_What is expected_
Every line below that holds "error" must be copied.

_Records for this task_
## src/sv/hbd_pkg.sv

```systemverilog
// Constants and register indexes shared by the HRPT bit deframer.
package hbd_pkg;

  localparam int unsigned WordBits      = 10;
  localparam int unsigned SyncWordCount = 6;
  localparam int unsigned SyncBits      = WordBits * SyncWordCount;
  localparam int unsigned FrameBits     = 14;
  localparam int unsigned BitCntBits    = 4;
  localparam int unsigned BurstCntBits  = 3;
  localparam int unsigned CfgIdxBits    = 8;
  localparam int unsigned CfgDataBits   = 64;
  localparam int unsigned InDataBits    = 8;
  localparam int unsigned OutDataBits   = 16;

  localparam logic [FrameBits-1:0]    FrameWordsRst = FrameBits'(11090);
  localparam logic [FrameBits-1:0]    SyncWordsFw   = FrameBits'(SyncWordCount);
  localparam logic [BitCntBits-1:0]   WordBitsCnt   = BitCntBits'(WordBits);
  localparam logic [BurstCntBits-1:0] SyncBurstCnt  = BurstCntBits'(SyncWordCount);

  typedef enum logic [CfgIdxBits-1:0] {
    CFG_SYNC_PATTERN = 8'd0,
    CFG_FRAME_WORDS  = 8'd1
  } cfg_idx_e;

endpackage

```

## src/sv/hrpt_bit_deframer_core.sv

```systemverilog
// HRPT minor frame bit deframer: sync hunt, word packing and output burst stage.
//
// The core takes one bit sample per clock cycle at two samples per symbol and
// keeps every other sample; while hunting only samples that differ from their
// predecessor are taken. The whole decision for a sample is made in the cycle
// it is accepted. A sync match yields a burst of six 10-bit words, which the
// output stage sends one per cycle while m_axis_tready_i is high; in synced
// mode a data word follows every ten taken bits. One further burst or word
// can wait in a holding register behind the output stage, so s_axis_tready_o
// drops only while that holding register is full: when the output side stalls,
// or when a new sync burst arrives while the last one is still being sent,
// which a constant sync pattern allows every second sample. Configuration
// should be written while the core is idle; cfg_ready_o is always high.
module hrpt_bit_deframer_core (
  input  logic                               clk_i,
  input  logic                               rst_ni,
  input  logic                               cfg_valid_i,
  output logic                               cfg_ready_o,
  input  logic [hbd_pkg::CfgIdxBits-1:0]     cfg_index_i,
  input  logic [hbd_pkg::CfgDataBits-1:0]    cfg_data_i,
  input  logic                               s_axis_tvalid_i,
  output logic                               s_axis_tready_o,
  input  logic [hbd_pkg::InDataBits-1:0]     s_axis_tdata_i,  // [0] in_bit
  output logic                               m_axis_tvalid_o,
  input  logic                               m_axis_tready_i,
  output logic [hbd_pkg::OutDataBits-1:0]    m_axis_tdata_o,  // [9:0] frame_word
  output logic                               m_axis_tlast_o   // last_of_run
);
  import hbd_pkg::*;

  // Configuration registers.
  logic [SyncBits-1:0]  sync_pattern_q;
  logic [FrameBits-1:0] frame_words_q;

  // Deframer state.
  logic                  synced_q, synced_d;
  logic                  half_phase_q, half_phase_d;
  logic                  prev_bit_q;
  logic [SyncBits-1:0]   sync_shift_q, sync_shift_d;
  logic [WordBits-1:0]   word_shift_q, word_shift_d;
  logic [BitCntBits-1:0] bits_left_q, bits_left_d;
  logic [FrameBits-1:0]  words_left_q, words_left_d;

  // Output burst stage and holding register.
  logic [SyncBits-1:0]     burst_q, burst_d;
  logic [BurstCntBits-1:0] burst_cnt_q, burst_cnt_d;
  logic [SyncBits-1:0]     pend_q, pend_d;
  logic [BurstCntBits-1:0] pend_cnt_q, pend_cnt_d;
  logic                    pend_valid_q, pend_valid_d;

  logic                    in_accept;
  logic                    in_bit;
  logic                    take;
  logic [SyncBits-1:0]     sync_next;
  logic [WordBits-1:0]     word_next;
  logic [BitCntBits-1:0]   bits_dec;
  logic [FrameBits-1:0]    words_dec;
  logic                    res_valid;
  logic [SyncBits-1:0]     res_words;
  logic [BurstCntBits-1:0] res_cnt;
  logic                    out_take;

  assign cfg_ready_o     = 1'b1;
  assign s_axis_tready_o = ~pend_valid_q;
  assign in_accept       = s_axis_tvalid_i & s_axis_tready_o;
  assign in_bit          = s_axis_tdata_i[0];

  always_ff @(posedge clk_i or negedge rst_ni) begin
    if (!rst_ni) begin
      sync_pattern_q <= '0;
      frame_words_q  <= FrameWordsRst;
    end else if (cfg_valid_i) begin
      unique case (cfg_index_i)
        CFG_SYNC_PATTERN: sync_pattern_q <= cfg_data_i[SyncBits-1:0];
        CFG_FRAME_WORDS:  frame_words_q  <= cfg_data_i[FrameBits-1:0];
        default: ;
      endcase
    end
  end

  // A sample is taken on the active phase, and while hunting only on a transition.
  assign take      = half_phase_q & ((in_bit ^ prev_bit_q) | synced_q);
  assign sync_next = {sync_shift_q[SyncBits-2:0], in_bit};
  assign word_next = {word_shift_q[WordBits-2:0], in_bit};
  assign bits_dec  = bits_left_q - BitCntBits'(1);
  assign words_dec = words_left_q - FrameBits'(1);

  always_comb begin
    synced_d     = synced_q;
    // A sample that is not taken leaves the core ready to take the next one.
    half_phase_d = 1'b1;
    sync_shift_d = sync_shift_q;
    word_shift_d = word_shift_q;
    bits_left_d  = bits_left_q;
    words_left_d = words_left_q;
    res_valid    = 1'b0;
    res_words    = sync_pattern_q;
    res_cnt      = SyncBurstCnt;
    if (take) begin
      half_phase_d = 1'b0;
      if (!synced_q) begin
        sync_shift_d = sync_next;
        if (sync_next == sync_pattern_q) begin
          res_valid    = 1'b1;
          bits_left_d  = WordBitsCnt;
          word_shift_d = '0;
          if (frame_words_q > SyncWordsFw) begin
            words_left_d = frame_words_q - SyncWordsFw;
            synced_d     = 1'b1;
          end else begin
            words_left_d = '0;
          end
        end
      end else begin
        word_shift_d = word_next;
        bits_left_d  = bits_dec;
        if (bits_dec == '0) begin
          res_valid    = 1'b1;
          res_words    = {word_next, {(SyncBits-WordBits){1'b0}}};
          res_cnt      = BurstCntBits'(1);
          word_shift_d = '0;
          bits_left_d  = WordBitsCnt;
          words_left_d = words_dec;
          if (words_dec == '0) begin
            synced_d = 1'b0;
          end
        end
      end
    end
  end

  always_ff @(posedge clk_i or negedge rst_ni) begin
    if (!rst_ni) begin
      synced_q     <= 1'b0;
      half_phase_q <= 1'b1;
      prev_bit_q   <= 1'b0;
      sync_shift_q <= '0;
      word_shift_q <= '0;
      bits_left_q  <= WordBitsCnt;
      words_left_q <= '0;
    end else if (in_accept) begin
      synced_q     <= synced_d;
      half_phase_q <= half_phase_d;
      prev_bit_q   <= in_bit;
      sync_shift_q <= sync_shift_d;
      word_shift_q <= word_shift_d;
      bits_left_q  <= bits_left_d;
      words_left_q <= words_left_d;
    end
  end

  // The burst register shifts its top word out; a new result goes behind it
  // into the holding register if the burst is still busy.
  assign out_take = (burst_cnt_q != '0) & m_axis_tready_i;

  always_comb begin
    burst_d      = burst_q;
    burst_cnt_d  = burst_cnt_q;
    pend_d       = pend_q;
    pend_cnt_d   = pend_cnt_q;
    pend_valid_d = pend_valid_q;
    if (out_take) begin
      burst_d     = {burst_q[SyncBits-WordBits-1:0], {WordBits{1'b0}}};
      burst_cnt_d = burst_cnt_q - BurstCntBits'(1);
    end
    if ((burst_cnt_d == '0) && pend_valid_q) begin
      burst_d      = pend_q;
      burst_cnt_d  = pend_cnt_q;
      pend_valid_d = 1'b0;
    end
    if (in_accept && res_valid) begin
      if (burst_cnt_d == '0) begin
        burst_d     = res_words;
        burst_cnt_d = res_cnt;
      end else begin
        pend_d       = res_words;
        pend_cnt_d   = res_cnt;
        pend_valid_d = 1'b1;
      end
    end
  end

  always_ff @(posedge clk_i or negedge rst_ni) begin
    if (!rst_ni) begin
      burst_cnt_q  <= '0;
      pend_valid_q <= 1'b0;
    end else begin
      burst_cnt_q  <= burst_cnt_d;
      pend_valid_q <= pend_valid_d;
    end
  end

  always_ff @(posedge clk_i) begin
    burst_q    <= burst_d;
    pend_q     <= pend_d;
    pend_cnt_q <= pend_cnt_d;
  end

  assign m_axis_tvalid_o = burst_cnt_q != '0;
  assign m_axis_tdata_o  = {{(OutDataBits-WordBits){1'b0}}, burst_q[SyncBits-1 -: WordBits]};
  assign m_axis_tlast_o  = burst_cnt_q == BurstCntBits'(1);

  a_pend_behind_burst: assert property (@(posedge clk_i) disable iff (!rst_ni)
    pend_valid_q |-> (burst_cnt_q != '0))
    else $error("holding register full while burst stage empty");

  a_burst_cnt_range: assert property (@(posedge clk_i) disable iff (!rst_ni)
    burst_cnt_q <= SyncBurstCnt)
    else $error("burst count beyond six words");

  a_synced_words_left: assert property (@(posedge clk_i) disable iff (!rst_ni)
    synced_q |-> (words_left_q != '0))
    else $error("synced with no frame words left");

  a_bits_left_range: assert property (@(posedge clk_i) disable iff (!rst_ni)
    (bits_left_q != '0) && (bits_left_q <= WordBitsCnt))
    else $error("bit counter out of range");

  a_stall_holds_word: assert property (@(posedge clk_i) disable iff (!rst_ni)
    (m_axis_tvalid_o && !m_axis_tready_i) |=> m_axis_tvalid_o && $stable(m_axis_tdata_o))
    else $error("stalled output word changed");

endmodule
```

_Response below_
    else $error("holding register full while burst stage empty");
    else $error("burst count beyond six words");
    else $error("synced with no frame words left");
    else $error("bit counter out of range");
    else $error("stalled output word changed");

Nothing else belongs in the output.